My whole life we’d been close. Now we were this.
I groaned. “Mom.”
“Kyle, there must be some reason someone would do this to you.”
“Clearly, because I’m an evil, awful person.”
She wrapped a strand of my hair a little tighter than it needed to be.
“What did Mac say about the video? I’m surprised he’s not glued to your hip tonight.”
I forced myself to take a deep breath. Audra would be thrilled if her parents showed this much interest in her life.
“He thinks it’s true.”
Working to keep her expression blank, she reached around me and took another bobby pin off the sink ledge. Mom had been so grateful for her high school boyfriend that she’d dated him into her late tw
enties. I was barely out of the womb a decade later when she began telling me what a mistake that was.
“Before I met Daddy I dated a lot of jerks,” Mom said.
“We weren’t dating,” I clarified, again. “And Mac’s not a jerk.”
“All I’m saying is there will be other boys.”
Like Mac? I doubted it.
But I didn’t say that; instead I went with “Duh, Mom. I’m seventeen. I know how upgrades work. Why settle for a Series Twenty-One when you can get a Series Twenty-Two Invisible?”
It was Audra’s line, not mine. And it couldn’t be further from how I felt. I figured Mom would whap me in mock disgust and then we’d both laugh. Dad would have laughed. Mom would have too, a few years back. Now she scraped the last bobby pin along my scalp.
“Ow.”
“Oops. Sorry. Well, I’m glad you have it all figured out.”
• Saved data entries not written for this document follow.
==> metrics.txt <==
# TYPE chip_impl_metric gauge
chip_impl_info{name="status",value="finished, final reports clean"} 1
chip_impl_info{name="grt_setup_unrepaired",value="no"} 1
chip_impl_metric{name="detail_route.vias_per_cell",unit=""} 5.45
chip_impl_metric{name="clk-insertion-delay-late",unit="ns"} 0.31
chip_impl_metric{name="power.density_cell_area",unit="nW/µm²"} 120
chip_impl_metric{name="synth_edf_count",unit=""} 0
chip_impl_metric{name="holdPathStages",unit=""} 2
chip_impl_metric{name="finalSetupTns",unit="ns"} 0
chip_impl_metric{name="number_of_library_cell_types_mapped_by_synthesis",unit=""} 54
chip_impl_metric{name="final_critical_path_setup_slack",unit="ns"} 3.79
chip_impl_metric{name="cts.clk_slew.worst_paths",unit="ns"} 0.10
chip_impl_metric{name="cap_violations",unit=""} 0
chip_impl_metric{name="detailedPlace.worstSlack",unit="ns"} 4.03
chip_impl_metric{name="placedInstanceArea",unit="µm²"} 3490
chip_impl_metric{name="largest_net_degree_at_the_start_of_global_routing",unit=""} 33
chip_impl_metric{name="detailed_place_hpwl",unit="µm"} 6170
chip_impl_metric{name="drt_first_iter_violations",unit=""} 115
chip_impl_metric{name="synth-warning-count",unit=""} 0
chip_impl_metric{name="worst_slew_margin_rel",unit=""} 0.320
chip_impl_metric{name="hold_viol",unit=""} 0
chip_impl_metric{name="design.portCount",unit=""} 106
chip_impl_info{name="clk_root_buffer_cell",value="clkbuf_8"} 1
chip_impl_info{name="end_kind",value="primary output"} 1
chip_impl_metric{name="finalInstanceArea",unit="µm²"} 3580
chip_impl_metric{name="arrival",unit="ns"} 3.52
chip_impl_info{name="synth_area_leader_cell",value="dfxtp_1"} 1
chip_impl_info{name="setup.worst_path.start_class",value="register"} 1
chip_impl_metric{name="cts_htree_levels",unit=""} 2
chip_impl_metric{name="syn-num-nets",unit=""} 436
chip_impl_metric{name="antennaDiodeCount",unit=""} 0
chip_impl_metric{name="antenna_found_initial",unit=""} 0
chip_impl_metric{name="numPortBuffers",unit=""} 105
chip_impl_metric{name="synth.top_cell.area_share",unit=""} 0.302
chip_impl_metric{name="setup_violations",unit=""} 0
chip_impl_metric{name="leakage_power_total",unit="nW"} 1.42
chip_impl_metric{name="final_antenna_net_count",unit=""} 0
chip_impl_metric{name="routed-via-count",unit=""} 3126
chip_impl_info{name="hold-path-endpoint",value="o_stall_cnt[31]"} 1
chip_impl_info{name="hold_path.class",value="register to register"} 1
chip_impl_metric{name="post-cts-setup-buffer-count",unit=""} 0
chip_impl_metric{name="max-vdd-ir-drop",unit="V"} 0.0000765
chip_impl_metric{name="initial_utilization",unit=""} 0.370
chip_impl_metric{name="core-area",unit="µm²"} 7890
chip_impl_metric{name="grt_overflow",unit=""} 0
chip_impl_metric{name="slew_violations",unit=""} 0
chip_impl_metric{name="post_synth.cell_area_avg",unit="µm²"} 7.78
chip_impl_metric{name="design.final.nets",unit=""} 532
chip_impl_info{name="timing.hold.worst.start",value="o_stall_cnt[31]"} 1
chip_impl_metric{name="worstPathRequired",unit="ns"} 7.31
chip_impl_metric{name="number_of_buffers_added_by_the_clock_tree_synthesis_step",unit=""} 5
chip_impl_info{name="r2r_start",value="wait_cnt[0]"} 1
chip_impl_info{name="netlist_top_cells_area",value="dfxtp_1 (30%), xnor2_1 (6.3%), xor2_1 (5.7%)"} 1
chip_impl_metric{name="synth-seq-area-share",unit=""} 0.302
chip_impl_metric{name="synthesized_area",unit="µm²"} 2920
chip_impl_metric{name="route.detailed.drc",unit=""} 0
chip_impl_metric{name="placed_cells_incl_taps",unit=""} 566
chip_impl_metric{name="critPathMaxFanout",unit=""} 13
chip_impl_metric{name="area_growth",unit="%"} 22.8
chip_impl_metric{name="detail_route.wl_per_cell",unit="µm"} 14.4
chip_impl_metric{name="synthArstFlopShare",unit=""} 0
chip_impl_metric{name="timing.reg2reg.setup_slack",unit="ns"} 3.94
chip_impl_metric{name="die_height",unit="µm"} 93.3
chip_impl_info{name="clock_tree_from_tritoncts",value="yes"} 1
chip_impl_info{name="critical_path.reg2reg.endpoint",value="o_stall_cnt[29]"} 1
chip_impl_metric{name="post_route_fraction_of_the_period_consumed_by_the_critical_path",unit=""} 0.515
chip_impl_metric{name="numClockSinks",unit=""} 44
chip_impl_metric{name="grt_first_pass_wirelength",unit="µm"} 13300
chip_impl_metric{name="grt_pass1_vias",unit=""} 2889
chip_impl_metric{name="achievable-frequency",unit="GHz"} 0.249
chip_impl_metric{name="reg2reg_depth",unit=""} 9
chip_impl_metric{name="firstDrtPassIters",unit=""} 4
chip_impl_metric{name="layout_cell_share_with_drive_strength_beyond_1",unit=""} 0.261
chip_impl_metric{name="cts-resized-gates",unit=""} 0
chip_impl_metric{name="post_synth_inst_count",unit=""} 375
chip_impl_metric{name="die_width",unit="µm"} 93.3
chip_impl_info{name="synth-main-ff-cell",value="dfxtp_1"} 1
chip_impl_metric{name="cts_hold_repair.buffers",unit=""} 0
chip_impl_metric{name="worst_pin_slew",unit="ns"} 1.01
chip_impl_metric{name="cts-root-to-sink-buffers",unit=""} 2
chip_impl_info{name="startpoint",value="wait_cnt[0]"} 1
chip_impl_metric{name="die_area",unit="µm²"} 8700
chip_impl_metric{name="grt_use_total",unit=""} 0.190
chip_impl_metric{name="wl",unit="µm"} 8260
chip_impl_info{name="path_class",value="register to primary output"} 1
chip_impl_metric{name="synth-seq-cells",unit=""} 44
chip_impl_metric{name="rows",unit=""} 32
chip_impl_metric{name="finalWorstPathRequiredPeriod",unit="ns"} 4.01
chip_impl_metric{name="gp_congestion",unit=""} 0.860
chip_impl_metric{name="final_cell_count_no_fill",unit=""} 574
She thought I was serious. As if she couldn’t stand one more second of my presence, she sloppily made one last huge pin curl, then left with a “Don’t stay up too late.”
Frowning into the mirror—because I refused to cry over this again—I separated the last giant curl into four normal ones.
“Kisses.”
I’d never felt so lonely in my life.
I was in bed by nine. For maybe the first time in my life, I didn’t call out good night to my parents. I just shut my door and turned off my light. Then with the covers over my head and Teddy wedged beneath my chin, I hesitated only a click before whispering, “Call Mac.”
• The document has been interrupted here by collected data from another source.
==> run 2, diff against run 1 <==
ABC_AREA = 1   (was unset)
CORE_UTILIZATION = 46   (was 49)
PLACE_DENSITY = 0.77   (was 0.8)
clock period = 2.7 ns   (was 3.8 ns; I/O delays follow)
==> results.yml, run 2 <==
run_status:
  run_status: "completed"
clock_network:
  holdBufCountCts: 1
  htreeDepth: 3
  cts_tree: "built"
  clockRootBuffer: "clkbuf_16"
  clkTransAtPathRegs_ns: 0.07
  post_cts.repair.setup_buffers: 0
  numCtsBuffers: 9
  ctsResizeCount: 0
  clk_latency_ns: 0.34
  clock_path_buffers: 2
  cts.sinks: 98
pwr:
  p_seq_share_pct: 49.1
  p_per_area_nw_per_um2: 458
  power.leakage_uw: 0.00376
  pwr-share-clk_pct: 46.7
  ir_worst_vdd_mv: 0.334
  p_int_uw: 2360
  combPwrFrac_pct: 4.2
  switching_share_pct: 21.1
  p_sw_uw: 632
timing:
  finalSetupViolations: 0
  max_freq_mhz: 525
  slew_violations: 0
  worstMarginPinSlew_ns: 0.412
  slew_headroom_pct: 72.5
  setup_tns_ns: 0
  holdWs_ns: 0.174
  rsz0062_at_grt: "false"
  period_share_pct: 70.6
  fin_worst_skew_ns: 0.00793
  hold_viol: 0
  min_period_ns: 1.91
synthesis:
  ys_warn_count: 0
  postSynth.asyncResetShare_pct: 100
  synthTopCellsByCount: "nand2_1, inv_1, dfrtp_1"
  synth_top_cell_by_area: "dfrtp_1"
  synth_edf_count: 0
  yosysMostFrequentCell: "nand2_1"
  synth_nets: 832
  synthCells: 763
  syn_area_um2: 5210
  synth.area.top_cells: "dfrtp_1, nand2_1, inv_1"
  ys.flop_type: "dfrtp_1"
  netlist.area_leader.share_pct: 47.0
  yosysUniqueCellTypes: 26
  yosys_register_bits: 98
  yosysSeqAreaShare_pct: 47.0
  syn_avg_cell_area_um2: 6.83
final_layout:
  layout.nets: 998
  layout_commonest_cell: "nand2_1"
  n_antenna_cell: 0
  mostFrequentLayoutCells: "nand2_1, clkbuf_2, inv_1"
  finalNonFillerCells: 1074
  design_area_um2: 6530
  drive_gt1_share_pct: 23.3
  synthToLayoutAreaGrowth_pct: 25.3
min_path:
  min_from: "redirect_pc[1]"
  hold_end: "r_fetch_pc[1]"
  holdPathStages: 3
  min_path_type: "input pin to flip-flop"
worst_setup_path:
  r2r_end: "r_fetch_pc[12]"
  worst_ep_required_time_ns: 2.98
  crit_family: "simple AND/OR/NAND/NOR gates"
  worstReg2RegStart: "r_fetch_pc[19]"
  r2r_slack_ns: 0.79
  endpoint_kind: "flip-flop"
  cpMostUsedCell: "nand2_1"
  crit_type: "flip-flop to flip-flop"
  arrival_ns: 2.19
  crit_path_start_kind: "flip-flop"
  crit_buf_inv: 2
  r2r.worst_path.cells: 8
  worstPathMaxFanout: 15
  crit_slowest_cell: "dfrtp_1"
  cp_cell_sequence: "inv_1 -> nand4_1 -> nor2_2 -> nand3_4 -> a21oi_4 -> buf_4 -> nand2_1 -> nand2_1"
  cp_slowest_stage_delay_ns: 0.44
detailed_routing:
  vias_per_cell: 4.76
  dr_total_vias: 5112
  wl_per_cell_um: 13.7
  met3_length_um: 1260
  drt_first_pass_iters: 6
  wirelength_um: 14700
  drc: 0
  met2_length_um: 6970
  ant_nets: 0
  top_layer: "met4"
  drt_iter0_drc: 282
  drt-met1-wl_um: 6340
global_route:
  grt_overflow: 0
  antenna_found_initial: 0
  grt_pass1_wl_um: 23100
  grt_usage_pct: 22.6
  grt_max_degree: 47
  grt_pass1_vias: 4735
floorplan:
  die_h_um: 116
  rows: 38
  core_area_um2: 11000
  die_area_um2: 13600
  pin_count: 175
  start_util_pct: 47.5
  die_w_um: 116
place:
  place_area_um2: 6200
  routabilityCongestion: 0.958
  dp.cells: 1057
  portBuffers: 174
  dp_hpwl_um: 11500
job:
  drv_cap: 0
Fine. Somewhere in the world a feminist was gagging on her coconut water because I was calling the boy who’d just about cursed me out on the street, but would it have been better if I’d waited for him to call me? Eighteenth-century was more like it. Sometimes need ruled out circumstance. And Mac danced with me anywhere, anywhere—subway, street, cafeteria—if he knew it’d make me smile. He took me for mystery bike rides that ended in tacos and chocolate–peanut butter ices. Mac thought I was a good person, just the way I was.
Or at least he used to.
Our origin story went like this: I’d crushed on Mackenzie Rodriguez since the first day I laid eyes on him our freshman year. Forget his perfect bone structure, that soccer body, and those curls; he was mysterious, aloof, and rumored to be some kind of mathematics savant. The entire school crushed on Mac our freshman year. Nobody launched a Bet on who he’d pair off with, but considering the interest, someone should have.
And I’d have put every last credit on myself.
There was little doubt Mac liked me back. Whenever we passed in the hall or bumped into each other outside my freshie math class, our eyes locked. Beats blaring from his headphones (this was before Dr. Graff threatened suspension if she had to tell him one more time…), he’d dance that eyebrow up and give me this adorable, sexy lopsided smile. Afterwards I’d have to lean against a cubby to catch my breath, Mac peeking back at me over his shoulder as he ambled away.
Taylor Louise threw the first party that fall. Her parents went to Tulum for the weekend, leaving her in charge of their Prospect Heights brownstone. A mistake they only made once.
In my honor, Audra picked our clothing theme even though it wasn’t her turn—Love ’Em and Keep ’Em. The girls had decided a full week beforehand that Taylor’s party would be the night Mac and I got together.
It was my first high school party. We made our entrance, appropriately late. I still wonder if things would have worked out differently if we’d arrived on time. Fawn and Sharma went to scope out the kitchen, and Audra and I went in search of a bathroom. We found a line snaking through the second-floor hallway. Audy cut right to the front.
“Tiny girl bladders out here.” She pounded on the door. “Hurry it up.”
Silence. She pushed against the door. It popped open. And there was Mac. With his face plastered to Keisha Hutchinson’s.
“Ew.” To her credit, Audra did not whiplash her head to catch my reaction; instead she reached for my hand and said, “At least have the courtesy to lock the door.”
“Està roto,” Mac sang out, barely coming up for air. “Why do you think everyone else is waiting?”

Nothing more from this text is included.